[Stored data]
+ + + + + + +
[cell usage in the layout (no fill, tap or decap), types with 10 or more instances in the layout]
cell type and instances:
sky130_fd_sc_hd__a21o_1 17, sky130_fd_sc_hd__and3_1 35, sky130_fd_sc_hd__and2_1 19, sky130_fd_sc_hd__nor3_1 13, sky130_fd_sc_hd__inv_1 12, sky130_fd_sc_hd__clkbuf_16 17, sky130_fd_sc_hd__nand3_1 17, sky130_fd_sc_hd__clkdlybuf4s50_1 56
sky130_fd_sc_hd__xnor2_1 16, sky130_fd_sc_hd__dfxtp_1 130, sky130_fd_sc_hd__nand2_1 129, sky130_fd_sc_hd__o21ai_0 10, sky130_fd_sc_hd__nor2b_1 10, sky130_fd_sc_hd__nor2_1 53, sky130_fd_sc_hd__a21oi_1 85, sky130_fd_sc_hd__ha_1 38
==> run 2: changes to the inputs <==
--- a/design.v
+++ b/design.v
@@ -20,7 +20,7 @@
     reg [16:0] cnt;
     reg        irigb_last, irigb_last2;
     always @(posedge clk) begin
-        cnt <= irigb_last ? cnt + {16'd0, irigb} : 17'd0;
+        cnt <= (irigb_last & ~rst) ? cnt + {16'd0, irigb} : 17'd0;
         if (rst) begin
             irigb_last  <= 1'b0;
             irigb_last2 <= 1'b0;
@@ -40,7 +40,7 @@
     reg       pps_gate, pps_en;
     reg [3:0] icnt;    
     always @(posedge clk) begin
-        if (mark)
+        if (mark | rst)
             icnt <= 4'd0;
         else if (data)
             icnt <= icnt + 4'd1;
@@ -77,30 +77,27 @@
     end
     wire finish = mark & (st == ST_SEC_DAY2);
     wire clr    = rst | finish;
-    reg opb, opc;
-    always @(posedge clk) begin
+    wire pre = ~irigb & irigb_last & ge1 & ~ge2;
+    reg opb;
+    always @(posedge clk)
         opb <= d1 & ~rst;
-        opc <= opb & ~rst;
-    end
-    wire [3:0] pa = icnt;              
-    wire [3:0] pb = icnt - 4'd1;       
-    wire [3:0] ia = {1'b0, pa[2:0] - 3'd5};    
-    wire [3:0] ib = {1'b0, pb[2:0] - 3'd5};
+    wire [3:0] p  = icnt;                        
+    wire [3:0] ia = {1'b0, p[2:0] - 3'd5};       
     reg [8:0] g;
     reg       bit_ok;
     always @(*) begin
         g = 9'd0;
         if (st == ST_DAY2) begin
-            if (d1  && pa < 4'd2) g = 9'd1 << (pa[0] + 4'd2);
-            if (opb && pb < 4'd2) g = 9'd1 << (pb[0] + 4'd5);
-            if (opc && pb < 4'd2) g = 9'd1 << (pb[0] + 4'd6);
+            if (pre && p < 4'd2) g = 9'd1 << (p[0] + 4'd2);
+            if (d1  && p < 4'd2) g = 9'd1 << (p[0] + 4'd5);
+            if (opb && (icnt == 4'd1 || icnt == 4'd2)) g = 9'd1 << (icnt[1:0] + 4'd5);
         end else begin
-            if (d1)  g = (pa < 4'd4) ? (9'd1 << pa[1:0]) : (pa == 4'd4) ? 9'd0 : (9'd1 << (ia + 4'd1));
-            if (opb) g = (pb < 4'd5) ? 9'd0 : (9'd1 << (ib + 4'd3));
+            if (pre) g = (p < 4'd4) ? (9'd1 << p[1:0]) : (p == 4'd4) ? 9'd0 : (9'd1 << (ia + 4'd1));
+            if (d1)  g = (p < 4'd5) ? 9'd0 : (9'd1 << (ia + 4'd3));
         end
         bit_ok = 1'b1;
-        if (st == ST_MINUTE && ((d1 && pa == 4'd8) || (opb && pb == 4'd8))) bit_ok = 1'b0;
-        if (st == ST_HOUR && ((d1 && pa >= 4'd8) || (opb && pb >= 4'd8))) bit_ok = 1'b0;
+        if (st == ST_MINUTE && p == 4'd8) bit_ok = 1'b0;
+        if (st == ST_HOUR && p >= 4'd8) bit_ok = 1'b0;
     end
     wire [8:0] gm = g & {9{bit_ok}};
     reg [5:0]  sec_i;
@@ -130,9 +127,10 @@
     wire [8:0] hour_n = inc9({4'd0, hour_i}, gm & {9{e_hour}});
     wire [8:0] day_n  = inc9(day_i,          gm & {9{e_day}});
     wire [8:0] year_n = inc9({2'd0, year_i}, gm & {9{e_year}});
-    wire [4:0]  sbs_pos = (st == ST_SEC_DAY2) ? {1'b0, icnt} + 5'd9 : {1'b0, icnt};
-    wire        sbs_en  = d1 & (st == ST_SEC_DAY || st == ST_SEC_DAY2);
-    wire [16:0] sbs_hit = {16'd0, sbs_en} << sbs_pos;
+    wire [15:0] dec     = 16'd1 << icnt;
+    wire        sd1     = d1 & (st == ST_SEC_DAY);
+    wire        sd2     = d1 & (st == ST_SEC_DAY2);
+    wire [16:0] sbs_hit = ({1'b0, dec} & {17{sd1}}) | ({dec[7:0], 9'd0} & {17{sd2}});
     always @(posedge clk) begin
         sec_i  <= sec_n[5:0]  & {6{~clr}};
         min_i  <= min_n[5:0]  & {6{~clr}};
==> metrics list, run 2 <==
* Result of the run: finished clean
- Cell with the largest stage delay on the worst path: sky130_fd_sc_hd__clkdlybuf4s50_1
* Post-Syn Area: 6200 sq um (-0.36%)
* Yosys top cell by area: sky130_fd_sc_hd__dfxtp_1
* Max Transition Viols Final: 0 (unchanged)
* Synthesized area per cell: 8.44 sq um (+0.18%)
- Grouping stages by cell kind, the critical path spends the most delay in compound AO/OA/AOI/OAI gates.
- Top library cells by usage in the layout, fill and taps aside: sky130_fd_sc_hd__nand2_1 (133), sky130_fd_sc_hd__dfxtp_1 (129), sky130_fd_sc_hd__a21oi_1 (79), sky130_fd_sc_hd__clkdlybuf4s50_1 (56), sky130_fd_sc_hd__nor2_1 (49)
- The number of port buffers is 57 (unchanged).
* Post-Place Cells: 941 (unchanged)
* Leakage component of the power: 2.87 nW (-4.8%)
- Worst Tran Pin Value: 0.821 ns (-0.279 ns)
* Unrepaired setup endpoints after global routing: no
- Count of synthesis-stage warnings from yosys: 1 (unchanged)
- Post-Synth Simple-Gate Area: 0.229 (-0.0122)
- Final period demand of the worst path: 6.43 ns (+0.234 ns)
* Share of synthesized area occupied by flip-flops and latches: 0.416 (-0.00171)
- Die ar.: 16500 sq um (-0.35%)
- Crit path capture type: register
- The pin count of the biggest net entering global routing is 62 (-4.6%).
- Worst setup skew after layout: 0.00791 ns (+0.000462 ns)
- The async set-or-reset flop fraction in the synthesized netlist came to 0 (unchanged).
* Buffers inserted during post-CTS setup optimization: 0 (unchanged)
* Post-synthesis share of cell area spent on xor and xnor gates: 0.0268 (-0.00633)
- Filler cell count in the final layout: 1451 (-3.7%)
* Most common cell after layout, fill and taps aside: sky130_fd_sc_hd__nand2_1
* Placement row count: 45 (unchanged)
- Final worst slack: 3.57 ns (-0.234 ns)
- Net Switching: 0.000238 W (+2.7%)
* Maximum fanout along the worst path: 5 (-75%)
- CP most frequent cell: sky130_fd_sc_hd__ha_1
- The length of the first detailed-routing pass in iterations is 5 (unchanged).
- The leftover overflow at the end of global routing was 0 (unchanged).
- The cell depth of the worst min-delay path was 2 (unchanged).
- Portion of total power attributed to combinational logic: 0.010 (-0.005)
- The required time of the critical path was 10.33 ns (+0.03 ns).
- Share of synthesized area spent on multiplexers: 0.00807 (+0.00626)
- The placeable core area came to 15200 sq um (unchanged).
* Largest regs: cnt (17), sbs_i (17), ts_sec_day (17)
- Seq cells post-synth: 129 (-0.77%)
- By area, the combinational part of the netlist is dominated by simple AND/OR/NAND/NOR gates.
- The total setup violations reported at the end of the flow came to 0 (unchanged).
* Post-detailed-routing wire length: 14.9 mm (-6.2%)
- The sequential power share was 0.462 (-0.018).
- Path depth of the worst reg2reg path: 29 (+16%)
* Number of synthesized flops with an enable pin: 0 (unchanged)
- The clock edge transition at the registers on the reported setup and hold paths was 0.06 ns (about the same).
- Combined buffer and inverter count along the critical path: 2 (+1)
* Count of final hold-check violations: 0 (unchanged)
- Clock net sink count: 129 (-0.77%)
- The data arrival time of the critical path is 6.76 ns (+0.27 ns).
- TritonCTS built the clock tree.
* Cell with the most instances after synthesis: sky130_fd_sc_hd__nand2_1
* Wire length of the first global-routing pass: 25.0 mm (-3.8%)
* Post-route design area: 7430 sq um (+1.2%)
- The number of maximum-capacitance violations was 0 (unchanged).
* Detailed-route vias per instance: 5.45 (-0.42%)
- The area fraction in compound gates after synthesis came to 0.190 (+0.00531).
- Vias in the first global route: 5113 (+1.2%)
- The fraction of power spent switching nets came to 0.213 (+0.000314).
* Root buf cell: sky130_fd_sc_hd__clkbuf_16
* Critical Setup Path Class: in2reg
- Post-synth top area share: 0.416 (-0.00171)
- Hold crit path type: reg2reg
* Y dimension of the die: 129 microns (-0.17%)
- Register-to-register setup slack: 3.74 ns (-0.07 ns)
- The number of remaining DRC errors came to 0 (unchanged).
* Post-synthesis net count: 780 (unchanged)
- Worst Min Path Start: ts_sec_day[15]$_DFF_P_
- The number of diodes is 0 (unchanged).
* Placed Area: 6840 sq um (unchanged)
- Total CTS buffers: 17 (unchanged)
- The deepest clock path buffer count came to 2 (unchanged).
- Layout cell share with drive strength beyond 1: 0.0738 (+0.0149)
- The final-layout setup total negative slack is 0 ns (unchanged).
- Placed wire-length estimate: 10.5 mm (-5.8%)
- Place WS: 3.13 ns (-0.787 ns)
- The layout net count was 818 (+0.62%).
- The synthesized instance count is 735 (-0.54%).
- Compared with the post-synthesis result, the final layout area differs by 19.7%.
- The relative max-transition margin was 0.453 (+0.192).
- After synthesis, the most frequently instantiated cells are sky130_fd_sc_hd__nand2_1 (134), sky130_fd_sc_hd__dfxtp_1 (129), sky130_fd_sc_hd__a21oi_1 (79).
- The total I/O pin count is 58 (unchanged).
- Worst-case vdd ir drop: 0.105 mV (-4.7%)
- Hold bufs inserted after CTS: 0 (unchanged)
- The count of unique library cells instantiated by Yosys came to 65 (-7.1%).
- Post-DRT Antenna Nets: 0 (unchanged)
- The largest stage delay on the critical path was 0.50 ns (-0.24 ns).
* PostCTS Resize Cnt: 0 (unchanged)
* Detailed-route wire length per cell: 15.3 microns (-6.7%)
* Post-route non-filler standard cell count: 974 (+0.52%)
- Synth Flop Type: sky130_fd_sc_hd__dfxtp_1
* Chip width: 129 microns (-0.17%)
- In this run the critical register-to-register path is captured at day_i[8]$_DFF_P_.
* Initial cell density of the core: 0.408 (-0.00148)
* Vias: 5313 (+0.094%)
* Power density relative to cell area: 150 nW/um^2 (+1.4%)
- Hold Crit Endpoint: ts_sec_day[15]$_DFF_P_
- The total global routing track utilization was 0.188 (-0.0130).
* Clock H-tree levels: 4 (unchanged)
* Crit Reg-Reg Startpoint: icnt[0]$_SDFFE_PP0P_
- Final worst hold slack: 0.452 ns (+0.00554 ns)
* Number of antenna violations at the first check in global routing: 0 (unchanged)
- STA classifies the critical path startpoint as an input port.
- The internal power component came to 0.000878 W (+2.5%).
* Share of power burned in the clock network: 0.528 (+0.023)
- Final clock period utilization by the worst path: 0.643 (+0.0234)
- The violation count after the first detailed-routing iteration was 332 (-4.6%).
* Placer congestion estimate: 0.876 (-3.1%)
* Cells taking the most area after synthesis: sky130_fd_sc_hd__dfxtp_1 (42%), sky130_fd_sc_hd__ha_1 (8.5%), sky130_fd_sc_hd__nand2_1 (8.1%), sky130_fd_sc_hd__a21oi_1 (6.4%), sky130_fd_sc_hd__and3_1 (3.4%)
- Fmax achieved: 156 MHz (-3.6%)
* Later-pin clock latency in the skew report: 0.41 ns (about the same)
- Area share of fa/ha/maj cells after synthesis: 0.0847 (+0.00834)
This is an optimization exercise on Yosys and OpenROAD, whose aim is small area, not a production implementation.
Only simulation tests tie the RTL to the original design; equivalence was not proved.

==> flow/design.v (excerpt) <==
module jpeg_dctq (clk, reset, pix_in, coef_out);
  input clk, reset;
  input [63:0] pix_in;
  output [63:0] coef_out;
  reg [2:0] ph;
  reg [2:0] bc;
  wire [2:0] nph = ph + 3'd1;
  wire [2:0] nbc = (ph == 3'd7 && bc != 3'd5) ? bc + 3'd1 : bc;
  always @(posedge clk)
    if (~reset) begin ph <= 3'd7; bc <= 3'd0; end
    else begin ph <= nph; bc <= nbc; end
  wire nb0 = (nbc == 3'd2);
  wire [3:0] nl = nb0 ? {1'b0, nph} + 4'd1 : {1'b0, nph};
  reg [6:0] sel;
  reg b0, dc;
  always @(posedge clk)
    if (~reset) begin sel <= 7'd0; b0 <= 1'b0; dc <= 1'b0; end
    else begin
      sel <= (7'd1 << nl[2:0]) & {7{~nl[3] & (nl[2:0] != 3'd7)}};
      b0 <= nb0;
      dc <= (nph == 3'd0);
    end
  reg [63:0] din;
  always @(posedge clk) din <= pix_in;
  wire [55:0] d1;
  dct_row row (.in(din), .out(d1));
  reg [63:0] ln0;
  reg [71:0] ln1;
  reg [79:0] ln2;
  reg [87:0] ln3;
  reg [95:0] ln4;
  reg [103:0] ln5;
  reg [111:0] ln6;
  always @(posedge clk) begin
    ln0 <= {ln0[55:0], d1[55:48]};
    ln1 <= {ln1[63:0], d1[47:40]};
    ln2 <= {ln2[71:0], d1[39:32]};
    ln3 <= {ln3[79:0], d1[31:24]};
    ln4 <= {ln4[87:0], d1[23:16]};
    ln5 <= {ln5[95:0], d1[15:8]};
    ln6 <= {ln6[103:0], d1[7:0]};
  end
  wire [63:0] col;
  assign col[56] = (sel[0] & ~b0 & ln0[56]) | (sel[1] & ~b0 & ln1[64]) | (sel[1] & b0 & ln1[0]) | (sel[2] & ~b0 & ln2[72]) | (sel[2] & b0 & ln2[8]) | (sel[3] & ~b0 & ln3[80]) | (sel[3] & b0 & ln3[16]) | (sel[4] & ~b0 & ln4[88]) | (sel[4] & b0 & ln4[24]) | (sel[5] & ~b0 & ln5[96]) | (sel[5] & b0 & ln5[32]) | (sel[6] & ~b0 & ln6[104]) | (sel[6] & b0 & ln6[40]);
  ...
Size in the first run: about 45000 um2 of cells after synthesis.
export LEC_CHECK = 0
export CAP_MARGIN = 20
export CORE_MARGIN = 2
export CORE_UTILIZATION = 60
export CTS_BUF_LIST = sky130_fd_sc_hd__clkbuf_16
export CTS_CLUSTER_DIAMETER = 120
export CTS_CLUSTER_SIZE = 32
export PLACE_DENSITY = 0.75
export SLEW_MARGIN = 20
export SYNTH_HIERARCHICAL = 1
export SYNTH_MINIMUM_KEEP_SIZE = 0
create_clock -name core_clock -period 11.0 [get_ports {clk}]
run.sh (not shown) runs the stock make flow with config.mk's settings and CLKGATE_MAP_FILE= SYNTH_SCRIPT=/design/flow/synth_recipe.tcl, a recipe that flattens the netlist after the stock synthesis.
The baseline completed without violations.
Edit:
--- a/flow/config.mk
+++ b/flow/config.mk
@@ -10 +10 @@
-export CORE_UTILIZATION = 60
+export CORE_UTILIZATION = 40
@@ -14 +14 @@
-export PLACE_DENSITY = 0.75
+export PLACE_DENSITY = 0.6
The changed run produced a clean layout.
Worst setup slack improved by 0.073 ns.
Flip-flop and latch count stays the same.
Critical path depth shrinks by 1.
+ + + + + + +
### ACTION ITEM
Each line of the data that holds "fraction" should be copied.

### RESPONSE
- The async set-or-reset flop fraction in the synthesized netlist came to 0 (unchanged).
- The area fraction in compound gates after synthesis came to 0.190 (+0.00531).
- The fraction of power spent switching nets came to 0.213 (+0.000314).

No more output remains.